They howled ICD-10 was delayed. And they howled loud and fierce.
Apparently, the life of U.S. healthcare hangs in the throes of 68,000 diagnosis codes.
Meanwhile, the rest of the world has switched to ICD-10. But here’s a secret. The World Health Organization’s version of ICD-10 has about 16,000 codes, equivalent to ICD-9-CM.
Let’s reiterate: The rest of the world is not using ICD-10-Clinical Modification set, which has 68,000 codes.
The Canadian version of ICD-10 has about 16,000 codes, but the physicians do not use those codes for billing and reimbursement. They use a more limited code set of about 600 three-digit codes.
ICD-10-CM is going is going to add significant cost and complexity to physician practices without any benefit to the patient or physician. Perhaps facilities or payers need this level of detail, but doctors don’t.
Let me take this a step further. I helped create my own EMR and Practice Management Software, so that I could A) run my own practice and B) sell the software to other doctors so that they can run their own practice.
Let me tell you what I would never do.
CREATE A PRODUCT FOR DOCTORS WITH 68,000 user-facing codes of anything. (There’s actually way more software coding, though, to be fair.)
Let’s compare: Microsoft Word has about 1,200 functions. A commercial cockpit, hundreds.
And yes, these are two vastly different operations, but by comparison, WE ARE HELPING KEEP HUMAN BEINGS ALIVE.

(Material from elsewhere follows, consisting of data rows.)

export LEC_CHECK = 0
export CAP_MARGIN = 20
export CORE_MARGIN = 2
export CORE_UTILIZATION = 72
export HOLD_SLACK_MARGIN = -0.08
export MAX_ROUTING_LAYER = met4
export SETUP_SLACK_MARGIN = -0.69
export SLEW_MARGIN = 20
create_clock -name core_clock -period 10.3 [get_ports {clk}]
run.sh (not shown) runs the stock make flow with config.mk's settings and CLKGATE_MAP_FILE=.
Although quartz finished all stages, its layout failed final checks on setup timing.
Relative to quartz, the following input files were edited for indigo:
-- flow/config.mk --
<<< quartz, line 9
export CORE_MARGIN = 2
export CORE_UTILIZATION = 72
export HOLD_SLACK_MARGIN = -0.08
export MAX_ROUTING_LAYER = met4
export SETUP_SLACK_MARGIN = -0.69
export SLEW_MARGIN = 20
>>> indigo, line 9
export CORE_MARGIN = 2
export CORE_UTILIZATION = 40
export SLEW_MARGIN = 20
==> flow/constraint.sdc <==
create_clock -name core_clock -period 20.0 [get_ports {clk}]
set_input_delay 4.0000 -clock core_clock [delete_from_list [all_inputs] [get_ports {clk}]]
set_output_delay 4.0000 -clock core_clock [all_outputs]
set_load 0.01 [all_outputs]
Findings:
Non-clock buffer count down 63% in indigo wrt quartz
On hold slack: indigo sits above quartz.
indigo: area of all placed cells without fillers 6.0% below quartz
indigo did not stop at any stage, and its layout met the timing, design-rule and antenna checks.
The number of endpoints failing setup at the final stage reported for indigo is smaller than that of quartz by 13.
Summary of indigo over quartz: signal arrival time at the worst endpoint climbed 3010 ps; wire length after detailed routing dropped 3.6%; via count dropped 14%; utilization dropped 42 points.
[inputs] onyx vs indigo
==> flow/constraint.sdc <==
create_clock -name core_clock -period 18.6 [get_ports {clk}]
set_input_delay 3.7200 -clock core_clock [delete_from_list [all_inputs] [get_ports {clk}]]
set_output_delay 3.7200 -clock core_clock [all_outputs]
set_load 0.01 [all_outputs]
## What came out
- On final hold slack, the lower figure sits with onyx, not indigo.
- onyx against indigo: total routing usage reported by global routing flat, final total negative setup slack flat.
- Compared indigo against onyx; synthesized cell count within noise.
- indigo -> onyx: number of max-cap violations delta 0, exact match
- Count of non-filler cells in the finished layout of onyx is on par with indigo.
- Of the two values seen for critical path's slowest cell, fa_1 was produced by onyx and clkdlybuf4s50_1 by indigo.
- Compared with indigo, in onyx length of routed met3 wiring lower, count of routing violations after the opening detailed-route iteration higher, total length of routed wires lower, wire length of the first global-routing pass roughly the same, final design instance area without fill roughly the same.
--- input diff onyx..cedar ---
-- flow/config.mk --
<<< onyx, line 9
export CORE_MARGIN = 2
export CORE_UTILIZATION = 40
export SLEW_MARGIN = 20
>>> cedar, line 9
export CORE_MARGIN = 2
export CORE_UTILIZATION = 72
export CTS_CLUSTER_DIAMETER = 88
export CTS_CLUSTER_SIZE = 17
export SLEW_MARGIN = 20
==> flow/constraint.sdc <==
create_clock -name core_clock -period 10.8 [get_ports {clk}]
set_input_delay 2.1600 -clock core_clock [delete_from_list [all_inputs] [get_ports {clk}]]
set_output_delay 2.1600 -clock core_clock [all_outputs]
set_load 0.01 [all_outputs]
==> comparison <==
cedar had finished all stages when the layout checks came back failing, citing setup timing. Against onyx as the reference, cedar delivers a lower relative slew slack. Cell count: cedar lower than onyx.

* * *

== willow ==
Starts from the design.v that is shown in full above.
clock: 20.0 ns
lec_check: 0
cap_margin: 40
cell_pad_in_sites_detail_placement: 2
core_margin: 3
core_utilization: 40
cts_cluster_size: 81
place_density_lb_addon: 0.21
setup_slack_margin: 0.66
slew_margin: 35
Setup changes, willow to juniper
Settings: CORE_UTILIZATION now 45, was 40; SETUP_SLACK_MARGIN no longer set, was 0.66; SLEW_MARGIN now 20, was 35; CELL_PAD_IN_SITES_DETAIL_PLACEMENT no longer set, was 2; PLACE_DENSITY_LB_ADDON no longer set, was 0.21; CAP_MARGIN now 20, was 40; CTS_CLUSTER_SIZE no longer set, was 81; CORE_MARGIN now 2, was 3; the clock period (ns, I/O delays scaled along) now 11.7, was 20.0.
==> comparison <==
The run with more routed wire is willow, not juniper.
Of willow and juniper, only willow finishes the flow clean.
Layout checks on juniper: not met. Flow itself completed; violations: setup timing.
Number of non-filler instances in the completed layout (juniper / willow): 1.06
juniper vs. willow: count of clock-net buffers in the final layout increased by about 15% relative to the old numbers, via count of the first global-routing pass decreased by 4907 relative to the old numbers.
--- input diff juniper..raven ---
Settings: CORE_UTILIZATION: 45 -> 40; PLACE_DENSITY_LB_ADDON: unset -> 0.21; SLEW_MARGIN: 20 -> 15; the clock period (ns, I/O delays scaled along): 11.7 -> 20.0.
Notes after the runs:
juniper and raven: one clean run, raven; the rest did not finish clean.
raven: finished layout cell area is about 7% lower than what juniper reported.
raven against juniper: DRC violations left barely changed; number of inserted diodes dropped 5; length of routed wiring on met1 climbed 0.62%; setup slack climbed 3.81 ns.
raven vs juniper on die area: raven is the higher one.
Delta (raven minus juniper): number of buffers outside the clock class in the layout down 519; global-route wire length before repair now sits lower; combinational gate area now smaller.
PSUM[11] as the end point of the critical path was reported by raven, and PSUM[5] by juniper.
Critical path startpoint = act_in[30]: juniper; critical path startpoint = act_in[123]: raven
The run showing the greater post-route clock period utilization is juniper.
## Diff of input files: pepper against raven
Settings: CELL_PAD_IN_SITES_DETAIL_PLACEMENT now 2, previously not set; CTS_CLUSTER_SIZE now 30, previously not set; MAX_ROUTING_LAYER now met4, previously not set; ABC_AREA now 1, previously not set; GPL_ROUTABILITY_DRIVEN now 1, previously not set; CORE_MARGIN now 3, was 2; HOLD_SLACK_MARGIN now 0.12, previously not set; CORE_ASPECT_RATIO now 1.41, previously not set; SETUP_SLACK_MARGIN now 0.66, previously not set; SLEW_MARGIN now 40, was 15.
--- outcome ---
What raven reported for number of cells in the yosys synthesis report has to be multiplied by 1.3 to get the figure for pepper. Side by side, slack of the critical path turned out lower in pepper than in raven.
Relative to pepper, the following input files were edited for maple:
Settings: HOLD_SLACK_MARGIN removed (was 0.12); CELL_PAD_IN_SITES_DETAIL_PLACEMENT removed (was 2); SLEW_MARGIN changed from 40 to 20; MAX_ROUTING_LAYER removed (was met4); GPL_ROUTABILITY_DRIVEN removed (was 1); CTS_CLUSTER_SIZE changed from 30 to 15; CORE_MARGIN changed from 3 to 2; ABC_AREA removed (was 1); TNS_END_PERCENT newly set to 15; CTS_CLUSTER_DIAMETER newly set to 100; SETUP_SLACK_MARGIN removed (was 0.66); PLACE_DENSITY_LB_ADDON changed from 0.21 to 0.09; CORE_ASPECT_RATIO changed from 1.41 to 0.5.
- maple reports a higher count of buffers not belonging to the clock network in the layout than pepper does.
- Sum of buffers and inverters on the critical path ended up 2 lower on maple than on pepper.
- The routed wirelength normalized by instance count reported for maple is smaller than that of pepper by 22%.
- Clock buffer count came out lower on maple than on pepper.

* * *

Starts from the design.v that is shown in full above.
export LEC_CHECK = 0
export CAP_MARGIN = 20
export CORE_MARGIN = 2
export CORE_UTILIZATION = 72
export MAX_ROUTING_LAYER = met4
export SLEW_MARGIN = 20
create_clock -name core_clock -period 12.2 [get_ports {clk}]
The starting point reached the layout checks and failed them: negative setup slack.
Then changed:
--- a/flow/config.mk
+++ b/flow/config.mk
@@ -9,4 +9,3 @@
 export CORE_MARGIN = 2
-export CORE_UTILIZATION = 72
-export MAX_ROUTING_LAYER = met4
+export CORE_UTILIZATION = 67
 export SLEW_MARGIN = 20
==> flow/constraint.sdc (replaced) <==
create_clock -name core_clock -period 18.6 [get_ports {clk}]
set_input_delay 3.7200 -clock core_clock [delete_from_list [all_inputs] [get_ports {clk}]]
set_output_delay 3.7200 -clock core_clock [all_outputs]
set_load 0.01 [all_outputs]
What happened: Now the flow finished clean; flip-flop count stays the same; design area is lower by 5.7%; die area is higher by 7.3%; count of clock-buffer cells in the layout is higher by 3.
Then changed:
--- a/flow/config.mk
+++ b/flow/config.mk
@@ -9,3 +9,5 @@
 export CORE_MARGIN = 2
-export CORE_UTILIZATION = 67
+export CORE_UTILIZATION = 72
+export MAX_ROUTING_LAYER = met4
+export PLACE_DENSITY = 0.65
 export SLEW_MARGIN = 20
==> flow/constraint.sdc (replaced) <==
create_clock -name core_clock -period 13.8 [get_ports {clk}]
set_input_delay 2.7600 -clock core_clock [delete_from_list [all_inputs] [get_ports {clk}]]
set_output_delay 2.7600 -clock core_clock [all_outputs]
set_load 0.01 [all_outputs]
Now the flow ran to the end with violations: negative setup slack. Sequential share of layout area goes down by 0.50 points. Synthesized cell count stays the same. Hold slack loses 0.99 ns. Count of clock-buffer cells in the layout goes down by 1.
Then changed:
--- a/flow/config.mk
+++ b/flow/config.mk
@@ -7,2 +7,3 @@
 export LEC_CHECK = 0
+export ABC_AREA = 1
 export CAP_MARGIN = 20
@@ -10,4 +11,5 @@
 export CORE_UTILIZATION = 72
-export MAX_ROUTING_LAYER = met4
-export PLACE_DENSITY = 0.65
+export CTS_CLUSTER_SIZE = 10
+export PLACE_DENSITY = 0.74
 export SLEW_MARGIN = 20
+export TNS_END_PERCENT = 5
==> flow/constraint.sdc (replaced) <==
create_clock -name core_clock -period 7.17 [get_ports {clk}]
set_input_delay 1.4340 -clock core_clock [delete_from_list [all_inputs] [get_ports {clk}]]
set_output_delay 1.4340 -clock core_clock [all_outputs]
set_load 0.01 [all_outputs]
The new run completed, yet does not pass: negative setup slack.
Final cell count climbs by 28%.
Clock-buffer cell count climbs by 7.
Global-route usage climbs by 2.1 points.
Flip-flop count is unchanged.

I’d venture to say, it’s pretty damn important. And something that should never have 68,000 of ANYTHING related to getting paid for doing the important work.
However, for years, experts have said that we needed greater granularity and detail in our diagnosis coding. The transition from ICD-9-CM to ICD-10-CM increases the number of diagnosis codes from about 14,000 to 68,000. That is significant additional granularity.
But, really, the ICD-10 emperor has no clothes.
Some rational objections to ICD-10-CM are that it includes:
- needless specificity.
- absurd adherence to taxonomy.
- unnecessary detail about injuries.
- insufficient additional information about chronic illnesses.
Let’s compare.
In ICD-9, there are about a dozen codes for acute or chronic conjunctivitis.
There are about 50 in ICD-10.
Here are four: unspecified chronic conjunctivitis, right eye, unspecified chronic conjunctivitis, left eye, unspecified chronic conjunctivitis bilateral eyes, unspecified chronic conjunctivitis, unspecified eye.
Of the 68,000 codes over half are for injuries and accidents.
Is it a laceration with or without a foreign body, which side, initial or subsequent encounter?
Is the fracture at the upper or lower end of the ulna?
What type of fracture is it?
The mainstream media focused on the external cause codes “struck by a parrot.” But, these external cause codes are the least of our worries as we attempt to use ICD-10-CM in medical practices. And, I assure you, “struck by a parrot” is not in the WHO ICD-10 code set.
Betsy Nicoletti says it best when she compares it to Star Trek IV the Voyage Home (1986). In the movie, Dr. McCoy says, “the bureaucratic mind set is the only constant of the universe.”
You remember the scene, right?
Our heroes are in a shuttle — wait, okay, so Dr. McCoy wasn’t talking about ICD-10-CM, but his theoretical reaction is priceless.
“Dammit Jim, I’m a doctor not a coder.”
But, in medical practices today, ICD-10-CM will do little more than increase the bureaucratic side of physicians’ lives at the expense of their being doctors. And you know how I feel about red tape. I can deal with government involvement with billion dollar drugs and patent regulation — that’s called public policy and public good — but this, this is plain old farce.